### Material provided
•••••
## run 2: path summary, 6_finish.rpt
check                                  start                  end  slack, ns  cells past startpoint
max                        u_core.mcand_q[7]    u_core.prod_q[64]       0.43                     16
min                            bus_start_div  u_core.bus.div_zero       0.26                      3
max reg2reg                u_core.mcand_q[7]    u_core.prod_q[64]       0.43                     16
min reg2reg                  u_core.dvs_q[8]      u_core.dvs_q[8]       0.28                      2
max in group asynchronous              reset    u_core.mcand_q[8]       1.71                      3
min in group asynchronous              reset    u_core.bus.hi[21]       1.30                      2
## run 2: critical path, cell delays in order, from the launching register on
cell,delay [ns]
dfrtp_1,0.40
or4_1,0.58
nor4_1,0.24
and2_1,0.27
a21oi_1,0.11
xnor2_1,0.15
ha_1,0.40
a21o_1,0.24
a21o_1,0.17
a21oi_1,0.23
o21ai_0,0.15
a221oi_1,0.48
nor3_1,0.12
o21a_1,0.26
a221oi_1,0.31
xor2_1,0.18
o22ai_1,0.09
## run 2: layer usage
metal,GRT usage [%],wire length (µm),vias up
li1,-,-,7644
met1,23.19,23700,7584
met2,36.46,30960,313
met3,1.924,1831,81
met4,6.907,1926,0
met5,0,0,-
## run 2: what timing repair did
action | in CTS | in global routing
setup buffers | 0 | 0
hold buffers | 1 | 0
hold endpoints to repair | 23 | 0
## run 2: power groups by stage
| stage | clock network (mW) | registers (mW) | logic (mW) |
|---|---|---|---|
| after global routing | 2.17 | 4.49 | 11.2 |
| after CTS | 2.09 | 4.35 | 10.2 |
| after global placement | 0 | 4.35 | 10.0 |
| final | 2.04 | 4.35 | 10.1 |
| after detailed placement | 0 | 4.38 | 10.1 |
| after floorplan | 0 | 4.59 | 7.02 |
===== src/rtl/mem_access_unit.sv =====
// Load/store unit between a pipeline and a word-wide DataMemory.
// Define MEM_ACCESS_BIG_ENDIAN_EN for big-endian lane mapping; the default is little-endian.
module mem_access_unit (
  input  logic        clk,
  input  logic        rst,
  input  logic        Req,
  input  logic        Write,
  input  logic [1:0]  Size,
  input  logic        Unsigned,
  input  logic [31:0] Addr,
  input  logic [31:0] StoreData,
  output logic        Busy,
  output logic        Done,
  output logic [31:0] LoadData,
  output logic        AddrErr,
  output logic        ReadMem,
  output logic        WriteMem,
  output logic [31:0] MemAddr,
  output logic [31:0] MemWData,
  input  logic [31:0] MemRData
);

  typedef enum logic [2:0] {
    StIdle,
    StRd,
    StCap,
    StMerge,
    StWr
  } state_e;

  state_e      state_q, state_d;
  logic        write_q;
  logic        unsigned_q;
  logic [1:0]  size_q;
  logic [31:0] addr_q;
  logic [31:0] wdata_q;
  logic [31:0] load_q;
  logic        done_q;
  logic        err_q;

  logic        misaligned;
  logic [4:0]  byte_off;
  logic [4:0]  half_off;
  logic [4:0]  lane_off;
  logic [31:0] lane_mask;
  logic [31:0] rshift;
  logic [31:0] extracted;
  logic [31:0] merged;

  always_comb begin
    unique case (Size)
      2'b00:   misaligned = 1'b0;
      2'b01:   misaligned = Addr[0];
      2'b10:   misaligned = |Addr[1:0];
      default: misaligned = 1'b1;
    endcase
  end

  // Bit offset of the addressed lane inside the memory word.
`ifdef MEM_ACCESS_BIG_ENDIAN_EN
  assign byte_off = {~addr_q[1:0], 3'b000};
  assign half_off = {~addr_q[1], 4'b0000};
`else
  assign byte_off = {addr_q[1:0], 3'b000};
  assign half_off = {addr_q[1], 4'b0000};
`endif

  assign lane_off  = size_q[0] ? half_off : byte_off;
  assign lane_mask = (size_q[0] ? 32'h0000_ffff : 32'h0000_00ff) << lane_off;
  assign rshift    = MemRData >> lane_off;
  assign merged    = (MemRData & ~lane_mask) | ((wdata_q << lane_off) & lane_mask);

  always_comb begin
    extracted = MemRData;
    unique case (size_q)
      2'b00:   extracted = {{24{~unsigned_q & rshift[7]}}, rshift[7:0]};
      2'b01:   extracted = {{16{~unsigned_q & rshift[15]}}, rshift[15:0]};
      default: extracted = MemRData;
    endcase
  end

  always_comb begin
    state_d = state_q;
    unique case (state_q)
      StIdle: begin
        if (Req && !misaligned) begin
          state_d = (Write && (Size == 2'b10)) ? StWr : StRd;
        end
      end
      StRd:    state_d = write_q ? StMerge : StCap;
      StCap:   state_d = StIdle;
      StMerge: state_d = StWr;
      StWr:    state_d = StIdle;
      default: state_d = StIdle;
    endcase
  end

  always_ff @(posedge clk) begin
    if (rst) begin
      state_q    <= StIdle;
      write_q    <= 1'b0;
      unsigned_q <= 1'b0;
      size_q     <= 2'b00;
      addr_q     <= 32'h0;
      wdata_q    <= 32'h0;
      load_q     <= 32'h0;
      done_q     <= 1'b0;
      err_q      <= 1'b0;
    end else begin
      state_q <= state_d;
      done_q  <= 1'b0;
      err_q   <= 1'b0;
      if ((state_q == StIdle) && Req) begin
        write_q    <= Write;
        size_q     <= Size;
        unsigned_q <= Unsigned;
        addr_q     <= Addr;
        wdata_q    <= StoreData;
        // Rejected requests complete immediately without touching memory.
        if (misaligned) begin
          done_q <= 1'b1;
          err_q  <= 1'b1;
        end
      end
      if (state_q == StCap) begin
        load_q <= extracted;
        done_q <= 1'b1;
      end
      if (state_q == StMerge) begin
        wdata_q <= merged;
      end
      if (state_q == StWr) begin
        done_q <= 1'b1;
      end
    end
  end

  assign Busy     = (state_q != StIdle);
  assign ReadMem  = (state_q == StRd);
  assign WriteMem = (state_q == StWr);
  assign MemAddr  = {addr_q[31:2], 2'b00};
  assign MemWData = wdata_q;
  assign Done     = done_q;
  assign AddrErr  = err_q;
  assign LoadData = load_q;

endmodule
•••••
Reproduce each record exactly as written above.

### Final answer
## run 2: path summary, 6_finish.rpt
check                                  start                  end  slack, ns  cells past startpoint
max                        u_core.mcand_q[7]    u_core.prod_q[64]       0.43                     16
min                            bus_start_div  u_core.bus.div_zero       0.26                      3
max reg2reg                u_core.mcand_q[7]    u_core.prod_q[64]       0.43                     16
min reg2reg                  u_core.dvs_q[8]      u_core.dvs_q[8]       0.28                      2
max in group asynchronous              reset    u_core.mcand_q[8]       1.71                      3
min in group asynchronous              reset    u_core.bus.hi[21]       1.30                      2
## run 2: critical path, cell delays in order, from the launching register on
cell,delay [ns]
dfrtp_1,0.40
or4_1,0.58
nor4_1,0.24
and2_1,0.27
a21oi_1,0.11
xnor2_1,0.15
ha_1,0.40
a21o_1,0.24
a21o_1,0.17
a21oi_1,0.23
o21ai_0,0.15
a221oi_1,0.48
nor3_1,0.12
o21a_1,0.26
a221oi_1,0.31
xor2_1,0.18
o22ai_1,0.09
## run 2: layer usage
metal,GRT usage [%],wire length (µm),vias up
li1,-,-,7644
met1,23.19,23700,7584
met2,36.46,30960,313
met3,1.924,1831,81
met4,6.907,1926,0
met5,0,0,-
## run 2: what timing repair did
action | in CTS | in global routing
setup buffers | 0 | 0
hold buffers | 1 | 0
hold endpoints to repair | 23 | 0
## run 2: power groups by stage
| stage | clock network (mW) | registers (mW) | logic (mW) |
|---|---|---|---|
| after global routing | 2.17 | 4.49 | 11.2 |
| after CTS | 2.09 | 4.35 | 10.2 |
| after global placement | 0 | 4.35 | 10.0 |
| final | 2.04 | 4.35 | 10.1 |
| after detailed placement | 0 | 4.38 | 10.1 |
| after floorplan | 0 | 4.59 | 7.02 |
===== src/rtl/mem_access_unit.sv =====
// Load/store unit between a pipeline and a word-wide DataMemory.
// Define MEM_ACCESS_BIG_ENDIAN_EN for big-endian lane mapping; the default is little-endian.
module mem_access_unit (
  input  logic        clk,
  input  logic        rst,
  input  logic        Req,
  input  logic        Write,
  input  logic [1:0]  Size,
  input  logic        Unsigned,
  input  logic [31:0] Addr,
  input  logic [31:0] StoreData,
  output logic        Busy,
  output logic        Done,
  output logic [31:0] LoadData,
  output logic        AddrErr,
  output logic        ReadMem,
  output logic        WriteMem,
  output logic [31:0] MemAddr,
  output logic [31:0] MemWData,
  input  logic [31:0] MemRData
);

  typedef enum logic [2:0] {
    StIdle,
    StRd,
    StCap,
    StMerge,
    StWr
  } state_e;

  state_e      state_q, state_d;
  logic        write_q;
  logic        unsigned_q;
  logic [1:0]  size_q;
  logic [31:0] addr_q;
  logic [31:0] wdata_q;
  logic [31:0] load_q;
  logic        done_q;
  logic        err_q;

  logic        misaligned;
  logic [4:0]  byte_off;
  logic [4:0]  half_off;
  logic [4:0]  lane_off;
  logic [31:0] lane_mask;
  logic [31:0] rshift;
  logic [31:0] extracted;
  logic [31:0] merged;

  always_comb begin
    unique case (Size)
      2'b00:   misaligned = 1'b0;
      2'b01:   misaligned = Addr[0];
      2'b10:   misaligned = |Addr[1:0];
      default: misaligned = 1'b1;
    endcase
  end

  // Bit offset of the addressed lane inside the memory word.
`ifdef MEM_ACCESS_BIG_ENDIAN_EN
  assign byte_off = {~addr_q[1:0], 3'b000};
  assign half_off = {~addr_q[1], 4'b0000};
`else
  assign byte_off = {addr_q[1:0], 3'b000};
  assign half_off = {addr_q[1], 4'b0000};
`endif

  assign lane_off  = size_q[0] ? half_off : byte_off;
  assign lane_mask = (size_q[0] ? 32'h0000_ffff : 32'h0000_00ff) << lane_off;
  assign rshift    = MemRData >> lane_off;
  assign merged    = (MemRData & ~lane_mask) | ((wdata_q << lane_off) & lane_mask);

  always_comb begin
    extracted = MemRData;
    unique case (size_q)
      2'b00:   extracted = {{24{~unsigned_q & rshift[7]}}, rshift[7:0]};
      2'b01:   extracted = {{16{~unsigned_q & rshift[15]}}, rshift[15:0]};
      default: extracted = MemRData;
    endcase
  end

  always_comb begin
    state_d = state_q;
    unique case (state_q)
      StIdle: begin
        if (Req && !misaligned) begin
          state_d = (Write && (Size == 2'b10)) ? StWr : StRd;
        end
      end
      StRd:    state_d = write_q ? StMerge : StCap;
      StCap:   state_d = StIdle;
      StMerge: state_d = StWr;
      StWr:    state_d = StIdle;
      default: state_d = StIdle;
    endcase
  end

  always_ff @(posedge clk) begin
    if (rst) begin
      state_q    <= StIdle;
      write_q    <= 1'b0;
      unsigned_q <= 1'b0;
      size_q     <= 2'b00;
      addr_q     <= 32'h0;
      wdata_q    <= 32'h0;
      load_q     <= 32'h0;
      done_q     <= 1'b0;
      err_q      <= 1'b0;
    end else begin
      state_q <= state_d;
      done_q  <= 1'b0;
      err_q   <= 1'b0;
      if ((state_q == StIdle) && Req) begin
        write_q    <= Write;
        size_q     <= Size;
        unsigned_q <= Unsigned;
        addr_q     <= Addr;
        wdata_q    <= StoreData;
        // Rejected requests complete immediately without touching memory.
        if (misaligned) begin
          done_q <= 1'b1;
          err_q  <= 1'b1;
        end
      end
      if (state_q == StCap) begin
        load_q <= extracted;
        done_q <= 1'b1;
      end
      if (state_q == StMerge) begin
        wdata_q <= merged;
      end
      if (state_q == StWr) begin
        done_q <= 1'b1;
      end
    end
  end

  assign Busy     = (state_q != StIdle);
  assign ReadMem  = (state_q == StRd);
  assign WriteMem = (state_q == StWr);
  assign MemAddr  = {addr_q[31:2], 2'b00};
  assign MemWData = wdata_q;
  assign Done     = done_q;
  assign AddrErr  = err_q;
  assign LoadData = load_q;

endmodule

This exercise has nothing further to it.